Copy out each line of the material in which the word "metal" appears.

=== Section Start ===

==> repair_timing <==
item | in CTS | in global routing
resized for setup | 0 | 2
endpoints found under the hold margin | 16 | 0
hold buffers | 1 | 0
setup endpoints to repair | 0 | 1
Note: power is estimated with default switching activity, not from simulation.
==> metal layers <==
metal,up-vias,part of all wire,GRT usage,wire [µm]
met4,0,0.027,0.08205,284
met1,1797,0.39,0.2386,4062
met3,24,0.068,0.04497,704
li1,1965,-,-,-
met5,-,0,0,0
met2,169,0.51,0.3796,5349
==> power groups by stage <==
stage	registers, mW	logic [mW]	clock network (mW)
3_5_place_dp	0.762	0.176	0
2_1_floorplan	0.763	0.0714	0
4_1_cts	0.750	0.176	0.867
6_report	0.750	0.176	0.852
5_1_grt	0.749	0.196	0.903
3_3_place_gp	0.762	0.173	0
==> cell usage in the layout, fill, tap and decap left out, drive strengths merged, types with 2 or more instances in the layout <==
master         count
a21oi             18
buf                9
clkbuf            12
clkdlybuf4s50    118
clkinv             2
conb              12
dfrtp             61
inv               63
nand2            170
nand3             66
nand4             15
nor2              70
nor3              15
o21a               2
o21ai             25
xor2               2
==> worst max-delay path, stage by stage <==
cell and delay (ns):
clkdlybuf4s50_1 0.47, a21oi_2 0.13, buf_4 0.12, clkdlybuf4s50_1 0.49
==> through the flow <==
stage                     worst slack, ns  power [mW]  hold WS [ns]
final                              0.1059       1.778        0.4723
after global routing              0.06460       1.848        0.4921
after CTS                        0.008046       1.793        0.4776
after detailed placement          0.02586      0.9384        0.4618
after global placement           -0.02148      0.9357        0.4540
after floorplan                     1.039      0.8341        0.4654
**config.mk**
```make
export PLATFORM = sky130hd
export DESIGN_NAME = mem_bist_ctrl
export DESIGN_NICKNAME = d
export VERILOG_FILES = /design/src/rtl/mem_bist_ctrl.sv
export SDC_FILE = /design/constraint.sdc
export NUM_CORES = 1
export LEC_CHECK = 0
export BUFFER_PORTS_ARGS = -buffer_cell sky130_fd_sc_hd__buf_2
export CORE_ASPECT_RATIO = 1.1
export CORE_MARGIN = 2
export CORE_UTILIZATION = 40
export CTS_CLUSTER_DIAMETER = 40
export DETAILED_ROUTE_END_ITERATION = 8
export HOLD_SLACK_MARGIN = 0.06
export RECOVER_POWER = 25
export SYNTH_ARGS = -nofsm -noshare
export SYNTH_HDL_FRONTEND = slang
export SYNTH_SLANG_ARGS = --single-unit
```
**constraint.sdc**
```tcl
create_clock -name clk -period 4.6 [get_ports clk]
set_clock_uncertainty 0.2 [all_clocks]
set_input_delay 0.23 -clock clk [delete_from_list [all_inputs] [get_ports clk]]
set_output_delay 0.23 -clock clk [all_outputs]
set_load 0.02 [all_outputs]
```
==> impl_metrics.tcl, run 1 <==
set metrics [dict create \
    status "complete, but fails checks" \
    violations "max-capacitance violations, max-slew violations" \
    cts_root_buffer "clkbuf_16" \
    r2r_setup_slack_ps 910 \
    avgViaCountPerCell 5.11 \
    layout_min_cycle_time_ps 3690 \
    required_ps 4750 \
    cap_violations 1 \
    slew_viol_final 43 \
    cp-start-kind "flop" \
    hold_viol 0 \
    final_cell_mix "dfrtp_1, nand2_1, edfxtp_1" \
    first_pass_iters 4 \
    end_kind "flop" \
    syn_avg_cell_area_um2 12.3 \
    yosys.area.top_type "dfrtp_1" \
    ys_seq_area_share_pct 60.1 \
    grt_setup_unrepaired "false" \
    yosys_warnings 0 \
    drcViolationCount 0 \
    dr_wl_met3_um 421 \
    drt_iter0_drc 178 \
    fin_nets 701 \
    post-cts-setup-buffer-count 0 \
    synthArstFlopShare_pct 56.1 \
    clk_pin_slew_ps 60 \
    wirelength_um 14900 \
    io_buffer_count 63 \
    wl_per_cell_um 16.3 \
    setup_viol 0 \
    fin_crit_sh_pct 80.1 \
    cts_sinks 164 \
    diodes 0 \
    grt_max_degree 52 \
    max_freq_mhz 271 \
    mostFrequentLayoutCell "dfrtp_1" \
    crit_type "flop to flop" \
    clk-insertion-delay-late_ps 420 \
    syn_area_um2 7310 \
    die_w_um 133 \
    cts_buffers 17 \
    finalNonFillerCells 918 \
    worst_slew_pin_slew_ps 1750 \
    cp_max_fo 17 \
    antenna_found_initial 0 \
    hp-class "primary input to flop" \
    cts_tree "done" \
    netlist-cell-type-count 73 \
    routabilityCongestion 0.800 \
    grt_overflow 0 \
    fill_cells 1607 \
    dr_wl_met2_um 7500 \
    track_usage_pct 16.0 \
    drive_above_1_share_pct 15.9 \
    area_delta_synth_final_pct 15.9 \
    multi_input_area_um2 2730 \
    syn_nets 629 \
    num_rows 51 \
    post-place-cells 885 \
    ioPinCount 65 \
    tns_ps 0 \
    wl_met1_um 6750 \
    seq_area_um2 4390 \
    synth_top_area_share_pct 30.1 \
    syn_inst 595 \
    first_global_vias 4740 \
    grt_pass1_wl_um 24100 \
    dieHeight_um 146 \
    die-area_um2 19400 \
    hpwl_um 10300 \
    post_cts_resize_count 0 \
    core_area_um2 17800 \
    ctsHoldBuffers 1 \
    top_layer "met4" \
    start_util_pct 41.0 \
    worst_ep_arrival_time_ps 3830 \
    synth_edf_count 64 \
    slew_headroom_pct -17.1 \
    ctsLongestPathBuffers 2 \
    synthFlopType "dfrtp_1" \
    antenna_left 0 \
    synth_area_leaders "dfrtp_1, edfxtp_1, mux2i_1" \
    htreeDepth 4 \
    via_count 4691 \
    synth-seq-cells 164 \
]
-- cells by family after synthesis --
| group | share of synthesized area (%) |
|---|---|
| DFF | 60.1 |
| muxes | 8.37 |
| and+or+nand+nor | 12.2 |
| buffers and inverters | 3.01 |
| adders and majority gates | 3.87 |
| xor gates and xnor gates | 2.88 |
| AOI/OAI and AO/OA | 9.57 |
`config.mk`:
```
export PLATFORM = sky130hd
export DESIGN_NAME = frogger_level_sequencer
export DESIGN_NICKNAME = d
export VERILOG_FILES = /design/src/rtl/frogger_level_sequencer.sv
export SDC_FILE = /design/constraint.sdc
export NUM_CORES = 1
export LEC_CHECK = 0
export BUFFER_PORTS_ARGS = -buffer_cell sky130_fd_sc_hd__clkbuf_2
export CAP_MARGIN = 10
export CORE_UTILIZATION = 35
export CTS_CLUSTER_SIZE = 24
export DETAILED_ROUTE_END_ITERATION = 8
export SYNTH_ARGS = -nofsm -noshare
export SYNTH_HDL_FRONTEND = slang
export SYNTH_SLANG_ARGS = --single-unit
```
`constraint.sdc`:
```
create_clock -name CC_LEVELSEQ_CLOCK_50 -period 5.9 [get_ports CC_LEVELSEQ_CLOCK_50]
set_input_delay 0.59 -clock CC_LEVELSEQ_CLOCK_50 [delete_from_list [all_inputs] [get_ports CC_LEVELSEQ_CLOCK_50]]
set_output_delay 0.59 -clock CC_LEVELSEQ_CLOCK_50 [all_outputs]
set_load 0.1 [all_outputs]
```
`src/rtl/frogger_level_sequencer.sv`:
```
// Frogger game-flow controller: level/lives tracking, clear pulses and per-level scroll tick.
// Optional pause input and paused state enabled by defining CC_LEVELSEQ_PAUSE_EN.
module frogger_level_sequencer #(
  parameter int unsigned LEVELS     = 4,
  parameter int unsigned LIVES      = 3,
  parameter logic [23:0] BASE_DIV   = 24'd12_500_000,
  parameter logic [23:0] STEP_DIV   = 24'd2_500_000,
  parameter logic [23:0] MIN_DIV    = 24'd2_500_000,
  parameter int unsigned HOLD_TICKS = 8
) (
  input  logic       CC_LEVELSEQ_CLOCK_50,
  input  logic       CC_LEVELSEQ_RESET_InLow,
  input  logic       CC_LEVELSEQ_Start_InLow,
  input  logic       CC_LEVELSEQ_WinL_InHigh,
  input  logic       CC_LEVELSEQ_Crash_InHigh,
`ifdef CC_LEVELSEQ_PAUSE_EN
  input  logic       CC_LEVELSEQ_Pause_InLow,
`endif
  output logic       CC_LEVELSEQ_Clear_OutHigh,
  output logic       CC_LEVELSEQ_Tick_OutHigh,
  output logic [1:0] CC_LEVELSEQ_Level_Out,
  output logic [1:0] CC_LEVELSEQ_Lives_Out,
  output logic [2:0] CC_LEVELSEQ_State_Out,
  output logic       CC_LEVELSEQ_GameOver_OutHigh,
  output logic       CC_LEVELSEQ_GameWon_OutHigh
);

  localparam int unsigned CNT_W  = 24;
  localparam int unsigned HOLD_W = $clog2(HOLD_TICKS + 1);

  localparam logic [2:0] ST_IDLE   = 3'd0;
  localparam logic [2:0] ST_INIT   = 3'd1;
  localparam logic [2:0] ST_PLAY   = 3'd2;
  localparam logic [2:0] ST_WINH   = 3'd3;
  localparam logic [2:0] ST_LOSEH  = 3'd4;
  localparam logic [2:0] ST_WON    = 3'd5;
  localparam logic [2:0] ST_LOST   = 3'd6;
  localparam logic [2:0] ST_PAUSED = 3'd7;

  logic [2:0]        state_q, state_d;
  logic [1:0]        level_q, level_d;
  logic [1:0]        lives_q, lives_d;
  logic [CNT_W-1:0]  cnt_q, cnt_d;
  logic [HOLD_W-1:0] hold_q, hold_d;
  logic              start_prev_q;
  logic              restart_q, restart_d;
  logic              clear_q, clear_d;
  logic              tick_q, tick_d;
  logic              won_q, won_d;
  logic              lost_q, lost_d;
  logic [2:0]        state_out_q, state_out_d;
  logic              start_fall;
  logic              cnt_zero;
  logic              cnt_run;

  // Scroll period for a level: BASE - level*STEP, floored at MIN; underflow saturates to MIN.
  function automatic logic [CNT_W-1:0] div_of(input logic [1:0] lvl);
    logic [CNT_W-1:0] prod;
    logic [CNT_W-1:0] diff;
    prod = CNT_W'(lvl) * STEP_DIV;
    diff = BASE_DIV - prod;
    if ((prod > BASE_DIV) || (diff < MIN_DIV)) return MIN_DIV;
    return diff;
  endfunction

  assign start_fall = start_prev_q & ~CC_LEVELSEQ_Start_InLow;
  assign cnt_zero   = (cnt_q == '0);

`ifdef CC_LEVELSEQ_PAUSE_EN
  logic pause_prev_q;
  logic paused_q, paused_d;
  logic pause_fall;

  assign pause_fall = pause_prev_q & ~CC_LEVELSEQ_Pause_InLow;
  assign cnt_run    = ~paused_q;

  always_ff @(posedge CC_LEVELSEQ_CLOCK_50 or negedge CC_LEVELSEQ_RESET_InLow) begin
    if (!CC_LEVELSEQ_RESET_InLow) begin
      pause_prev_q <= 1'b1;
      paused_q     <= 1'b0;
    end else begin
      pause_prev_q <= CC_LEVELSEQ_Pause_InLow;
      paused_q     <= paused_d;
    end
  end
`else
  assign cnt_run = 1'b1;
`endif

  // Next-state and registered-output logic.
  always_comb begin
    state_d   = state_q;
    level_d   = level_q;
    lives_d   = lives_q;
    cnt_d     = cnt_q;
    hold_d    = hold_q;
    restart_d = 1'b0;
`ifdef CC_LEVELSEQ_PAUSE_EN
    paused_d  = paused_q;
`endif
    case (state_q)
      ST_IDLE: begin
        if (!CC_LEVELSEQ_Start_InLow || restart_q) begin
          state_d = ST_INIT;
          level_d = '0;
          lives_d = 2'(LIVES);
        end
      end
      ST_INIT: begin
        state_d = ST_PLAY;
        cnt_d   = div_of(level_q);
      end
      ST_PLAY: begin
        if (cnt_run) begin
          cnt_d = cnt_zero ? div_of(level_q) : cnt_q - CNT_W'(1);
          if (CC_LEVELSEQ_WinL_InHigh) begin
            state_d = ST_WINH;
            hold_d  = '0;
          end else if (CC_LEVELSEQ_Crash_InHigh) begin
            state_d = ST_LOSEH;
            hold_d  = '0;
            if (lives_q != '0) lives_d = lives_q - 2'd1;
          end
        end
`ifdef CC_LEVELSEQ_PAUSE_EN
        if (pause_fall) paused_d = ~paused_q;
`endif
      end
      ST_WINH, ST_LOSEH: begin
        // Counter keeps running; its wraps count off the hold period.
        cnt_d = cnt_zero ? div_of(level_q) : cnt_q - CNT_W'(1);
        if (cnt_zero) begin
          if (hold_q == HOLD_W'(HOLD_TICKS - 1)) begin
            if (state_q == ST_WINH) begin
              if (level_q == 2'(LEVELS - 1)) begin
                state_d = ST_WON;
              end else begin
                state_d = ST_INIT;
                level_d = level_q + 2'd1;
              end
            end else begin
              state_d = (lives_q == '0) ? ST_LOST : ST_INIT;
            end
          end else begin
            hold_d = hold_q + HOLD_W'(1);
          end
        end
      end
      ST_WON, ST_LOST: begin
        if (start_fall) begin
          state_d   = ST_IDLE;
          restart_d = 1'b1;
        end
      end
      default: state_d = ST_IDLE;
    endcase
`ifdef CC_LEVELSEQ_PAUSE_EN
    if (state_d != ST_PLAY) paused_d = 1'b0;
`endif
    clear_d     = (state_d == ST_INIT);
    tick_d      = (state_q == ST_PLAY) && cnt_run && cnt_zero && (state_d == ST_PLAY);
    won_d       = (state_d == ST_WON);
    lost_d      = (state_d == ST_LOST);
    state_out_d = state_d;
`ifdef CC_LEVELSEQ_PAUSE_EN
    if (paused_d) state_out_d = ST_PAUSED;
`endif
  end

  always_ff @(posedge CC_LEVELSEQ_CLOCK_50 or negedge CC_LEVELSEQ_RESET_InLow) begin
    if (!CC_LEVELSEQ_RESET_InLow) begin
      state_q      <= ST_IDLE;
      level_q      <= '0;
      lives_q      <= 2'(LIVES);
      cnt_q        <= '0;
      hold_q       <= '0;
      start_prev_q <= 1'b1;
      restart_q    <= 1'b0;
      clear_q      <= 1'b0;
      tick_q       <= 1'b0;
      won_q        <= 1'b0;
      lost_q       <= 1'b0;
      state_out_q  <= ST_IDLE;
    end else begin
      state_q      <= state_d;
      level_q      <= level_d;
      lives_q      <= lives_d;
      cnt_q        <= cnt_d;
      hold_q       <= hold_d;
      start_prev_q <= CC_LEVELSEQ_Start_InLow;
      restart_q    <= restart_d;
      clear_q      <= clear_d;
      tick_q       <= tick_d;
      won_q        <= won_d;
      lost_q       <= lost_d;
      state_out_q  <= state_out_d;
    end
  end

  assign CC_LEVELSEQ_Clear_OutHigh    = clear_q;
  assign CC_LEVELSEQ_Tick_OutHigh     = tick_q;
  assign CC_LEVELSEQ_Level_Out        = level_q;
  assign CC_LEVELSEQ_Lives_Out        = lives_q;
  assign CC_LEVELSEQ_State_Out        = state_out_q;
  assign CC_LEVELSEQ_GameOver_OutHigh = lost_q;
  assign CC_LEVELSEQ_GameWon_OutHigh  = won_q;

endmodule
```
`src/rtl/cmp_pkg.sv`:
```
// cmp_pkg: shared state/result types and sizing helpers for the sequential comparator.
package cmp_pkg;

   typedef enum logic [1:0] {IDLE, BUSY, DONE} cmp_state_t;

   typedef struct packed {
      logic eq;
      logic ab;
      logic ba;
   } cmp_res_t;

   localparam cmp_res_t RES_EQ = 3'b100;

   function automatic int num_digits(input int width, input int digit);
      return width / digit;
   endfunction

   function automatic int cnt_width(input int width, input int digit);
      return $clog2(width / digit + 1);
   endfunction

endpackage

```
`src/rtl/cmp_digit.sv`:
```
// cmp_digit: combinational MSB-first compare of one DIGIT-bit slice, gated by the incoming equality.
module cmp_digit #(
   parameter int DIGIT = 4
) (
   input  logic [DIGIT-1:0] a_d,
   input  logic [DIGIT-1:0] b_d,
   input  logic             eqi,
   output logic             eq,
   output logic             ab,
   output logic             ba
);
   logic [DIGIT-1:0] w_gt, w_lt;

   for (genvar i = 0; i < DIGIT; i++) begin : g_cell
      assign w_gt[i] = a_d[i] & ~b_d[i];
      assign w_lt[i] = ~a_d[i] & b_d[i];
   end

   // Only the first differing bit below an unbroken equal prefix may decide.
   always_comb begin
      eq = eqi;
      ab = 1'b0;
      ba = 1'b0;
      for (int k = DIGIT - 1; k >= 0; k--) begin
         ab = ab | (eq & w_gt[k]);
         ba = ba | (eq & w_lt[k]);
         eq = eq & ~(w_gt[k] | w_lt[k]);
      end
   end

endmodule

```
`src/rtl/seq_cmp.sv`:
```
// seq_cmp: iterative MSB-first magnitude comparator, DIGIT bits per cycle, signed or unsigned.
// Define SEQ_CMP_EARLY_EXIT_EN to finish as soon as the operands are known to differ.
module seq_cmp
   import cmp_pkg::*;
#(
   parameter int WIDTH = 32,
   parameter int DIGIT = 4
) (
   input  logic             clk,
   input  logic             rst,
   input  logic             start,
   input  logic [WIDTH-1:0] a,
   input  logic [WIDTH-1:0] b,
   input  logic             is_signed,
   output logic             busy,
   output logic             done,
   output logic             eq,
   output logic             ab,
   output logic             ba
);
   localparam int N  = num_digits(WIDTH, DIGIT);
   localparam int CW = cnt_width(WIDTH, DIGIT);

   cmp_state_t       r_state, w_next;
   logic [WIDTH-1:0] r_a, r_b, w_flip;
   logic [CW-1:0]    r_cnt;
   cmp_res_t         r_run, r_res, w_run_n;
   logic             w_eq, w_ab, w_ba, w_last;

   cmp_digit #(.DIGIT(DIGIT)) u_dig (
      .a_d (r_a[WIDTH-1 -: DIGIT]),
      .b_d (r_b[WIDTH-1 -: DIGIT]),
      .eqi (r_run.eq),
      .eq  (w_eq),
      .ab  (w_ab),
      .ba  (w_ba)
   );

   // Inverting both sign bits maps two's-complement order onto unsigned order.
   assign w_flip  = WIDTH'(is_signed) << (WIDTH - 1);
   assign w_run_n = r_run.eq ? {w_eq, w_ab, w_ba} : r_run;

`ifdef SEQ_CMP_EARLY_EXIT_EN
   assign w_last = (r_cnt == CW'(1)) || !w_run_n.eq;
`else
   assign w_last = r_cnt == CW'(1);
`endif

   always_comb begin
      w_next = (r_state == IDLE) ? (start ? BUSY : IDLE) :
               (r_state == BUSY) ? (w_last ? DONE : BUSY) : IDLE;
   end

   always_ff @(posedge clk or posedge rst) begin
      if (rst) r_state <= IDLE;
      else     r_state <= w_next;
   end

   always_ff @(posedge clk or posedge rst) begin
      if (rst) begin
         r_a   <= '0;
         r_b   <= '0;
         r_cnt <= '0;
         r_run <= RES_EQ;
         r_res <= RES_EQ;
      end else if (r_state == IDLE && start) begin
         r_a   <= a ^ w_flip;
         r_b   <= b ^ w_flip;
         r_cnt <= CW'(N);
         r_run <= RES_EQ;
      end else if (r_state == BUSY) begin
         r_a   <= r_a << DIGIT;
         r_b   <= r_b << DIGIT;
         r_cnt <= r_cnt - CW'(1);
         r_run <= w_run_n;
         if (w_last) r_res <= w_run_n;
      end
   end

   assign busy = r_state == BUSY;
   assign done = r_state == DONE;
   assign eq   = r_res.eq;
   assign ab   = r_res.ab;
   assign ba   = r_res.ba;

endmodule

```
`config.mk`:
```
export PLATFORM = sky130hd
export DESIGN_NAME = seq_cmp
export DESIGN_NICKNAME = d
export VERILOG_FILES = /design/src/rtl/cmp_pkg.sv /design/src/rtl/cmp_digit.sv /design/src/rtl/seq_cmp.sv
export SDC_FILE = /design/constraint.sdc
export NUM_CORES = 1
export LEC_CHECK = 0
export ABC_AREA = 1
export CAP_MARGIN = 20
export CELL_PAD_IN_SITES_DETAIL_PLACEMENT = 1
export CELL_PAD_IN_SITES_GLOBAL_PLACEMENT = 1
export CORE_MARGIN = 10
export CORE_UTILIZATION = 41
export DETAILED_ROUTE_END_ITERATION = 10
export GPL_TIMING_DRIVEN = 1
export PLACE_DENSITY_LB_ADDON = 0.3
export SYNTH_ARGS = -nofsm -noshare
export SYNTH_HDL_FRONTEND = slang
export SYNTH_HIERARCHICAL = 1
export SYNTH_SLANG_ARGS = --single-unit
```
`constraint.sdc`:
```
create_clock -name clk -period 4.3 [get_ports clk]
set_input_delay 1.075 -clock clk [delete_from_list [all_inputs] [get_ports clk]]
set_output_delay 1.075 -clock clk [all_outputs]
set_load 0.03 [all_outputs]
```
Word-level counts from Yosys, hierarchy flattened:

Cells that the tools add are included.

* register bits: 76
* bits in latches: 0
* RAM bits: 0
* ROM bits: 0
* input bits: 68
* output and inout port bits: 5
* word-level logic and storage cells: 76
* memories: 0

* add/sub/neg operators: 1
* multiply operators: 0
* divide/modulo/power cells: 0
* $lt $le $gt $ge: 0
* eq/ne operators: 3
* shift-type cells: 0
* mux-type cells: 13
* bitwise logic cells: 45
* reductions and logical operators: 4

Operators by type and width (count)
* 32-bit two-way mux: 4
* 32-bit XOR: 2
* 1-bit AND: 20
* 1-bit NOT: 13
* 1-bit OR: 10
* 3-bit two-way mux: 3
* 4-bit two-way mux: 2
* 2-bit two-way mux: 3
* 4-bit by 1-bit == test with 1-bit output (second input constant): 1
* 4-bit by 1-bit subtractor with 4-bit output (second input constant): 1
* 3-bit AND reduction: 1
* 2-bit by 1-bit == test with 1-bit output (second input constant): 1
* 2-bit == test (second input constant): 1
* 2-bit logical NOT: 1
* 2-bit nonzero test: 1
* 1-bit logical AND: 1
* 1-bit two-way mux: 1

Longest topological paths before layout:

* depth in word-level cells: 12
* gate-level depth with buffers: 10

Hierarchy:

Netlist, hierarchy kept.

Modules (own cells, without submodules)
* seq_cmp: times used 1, cells an instance 408, area an instance 3448.3 um^2, sequential area each 1904.3 um^2
* cmp_digit: times used 1, cells an instance 34, area an instance 224.0 um^2, sequential area each 0.0 um^2

Worst setup path after synthesis:

OpenSTA, ideal clock, no wires.

* path kind: flip-flop to output port
* start point: register r_state[0]
* end point: output port busy
* arrival: 0.860 ns
* setup slack: 2.365 ns
* cell stages (with the launch flop): 4
* path buffers: 1
* cells stage by stage: dfrtp_1 -> inv_2 -> nor2_4 -> buf_2

* longest elaborated chain between the ends: 1

RTL lines
* start, declared: line seq_cmp.sv:24 `cmp_state_t r_state, w_next;`
* start signal, assigned: line seq_cmp.sv:56 `else r_state <= w_next;`
* 2-bit by 1-bit == test with 1-bit output: line seq_cmp.sv:80 `assign busy = r_state == BUSY;`
* end, declared: line seq_cmp.sv:15 `output logic busy,`

No other way between the ends.

Worst setup path in the final report:

Ends and elaborated chain as after synthesis.

==> results.yml <==
detailed_routing:
  drt-total-wl_um: 9970
  via_count: 3232
  drtPass1Iterations: 4
  dr.first_iter.drc_count: 161
  ant_nets: 0
  routedWlPerCell_um: 16.2
  viasPerCell: 5.25
  drc: 0
final_layout:
  areaGrowthSynthToFinish_pct: 25.4
  drive_above_1_share: 0.0669
  nets: 581
  final_cell_mix: "157 x nand2_1, 124 x nand3_1, 74 x dfrtp_1, 72 x clkdlybuf4s50_1, 19 x inv_1"
  layout.cells.most_common: "nand2_1"
  diodes: 0
power:
  totalPowerFinal_mw: 2.83
  p_leak_nw: 2.21
  pwr-share-clk: 0.200
  combPwrFrac: 0.385
  pwr-share-seq: 0.415
  power.internal_mw: 1.69
  netSwitchingPower_mw: 1.14
  peakVddDrop_mv: 0.207
  power_density_nw_per_um2: 614
  p_sw_frac: 0.403
clock_network:
  hold_buffers: 0
  cts_tree: "yes"
  cts_made_buffers: 9
  cts.repair.resized: 0
  cts_buffer_depth: 2
  clock_sinks: 76
  cts_setup_buffers: 0
  h-tree-depth: 3
  clk_pin_slew_ns: 0.08
  insertion_delay_ns: 0.35
  root_buffer: "clkbuf_8"
worst_setup_path:
  worst_ep_required_time_ns: 3.22
  cp_max_fo: 4
  cp_slowest_stage_delay_ns: 0.70
  critical_path_depth: 3
  crit_path_start_kind: "flip-flop"
  ff2ff_path_depth: 5
  slowest_stage: "clkdlybuf4s50_1"
  critPathBufInv: 2
  r2r_end: "r_a[6]"
  crit_end: "busy"
  arrival_ns: 1.71
  worstPathCellList: "inv_2 -> nor2_4 -> clkdlybuf4s50_1"
  reg2reg_from: "r_state[1]"
  end_kind: "output port"
  worst_path_dominant_cell_family: "buffers and inverters"
  startpoint: "r_state[0]"
  ff2ff_setup_slack_ns: 2.50
  critical_path_class: "reg2out"
yosys:
  syn-num-nets: 520
  synth.distinct_cells: 22
  yosysSeqAreaShare: 0.519
  avgSynthCellArea_um2: 8.31
  yosysTopAreaCellShare: 0.504
  yosysTopAreaCell: "dfrtp_1"
  syn_inst: 442
  netlist_top_cells_area: "dfrtp_1 50%, nand3_1 17%, nand2_1 16%, ha_1 3.4%, inv_1 2.0%"
  netlist_area_um2: 3670
  yosys_register_bits: 76
  synth_warnings: 6
global_routing:
  grt_max_degree: 66
  grt.overflow.total: 0
  grt_pass1_vias: 3465
  grt_pass1_wl_um: 16600
  grt_use_total: 0.154
  antenna_found_initial: 0
timing:
  holdWs_ns: 0.467
  timing.final.crit_share: 0.648
  fin_ws_ns: 1.52
  hold_viol: 0
  rsz0062_at_grt: "no"
  tightest_slew_ns: 0.804
  setup_tns_ns: 0
  period_minus_slack_ns: 2.78
  final-setup-viol-count: 0
  fin_skew_ns: 0.00792
  maxSlewViolCount: 0
  timing.fmax_mhz: 359
  slew_headroom: 0.463
floorplan:
  core-area_um2: 8720
  start_util: 0.421
  die_width_um: 115
  fp-row-count: 34
  io_pins: 73
  dieHeight_um: 115
  die-area_um2: 13100
place:
  dp_slack_ns: 1.56
  dp_hpwl_um: 6770
  port_buffers: 72
  gp_congestion: 0.776
worst_hold_path:
  worstHoldPathType: "reg2reg"
outcome:
  outcome: "finished clean"
job:
  maxCapViolCount: 0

=== Section End ===

WRITTEN REPLY:
==> metal layers <==
metal,up-vias,part of all wire,GRT usage,wire [µm]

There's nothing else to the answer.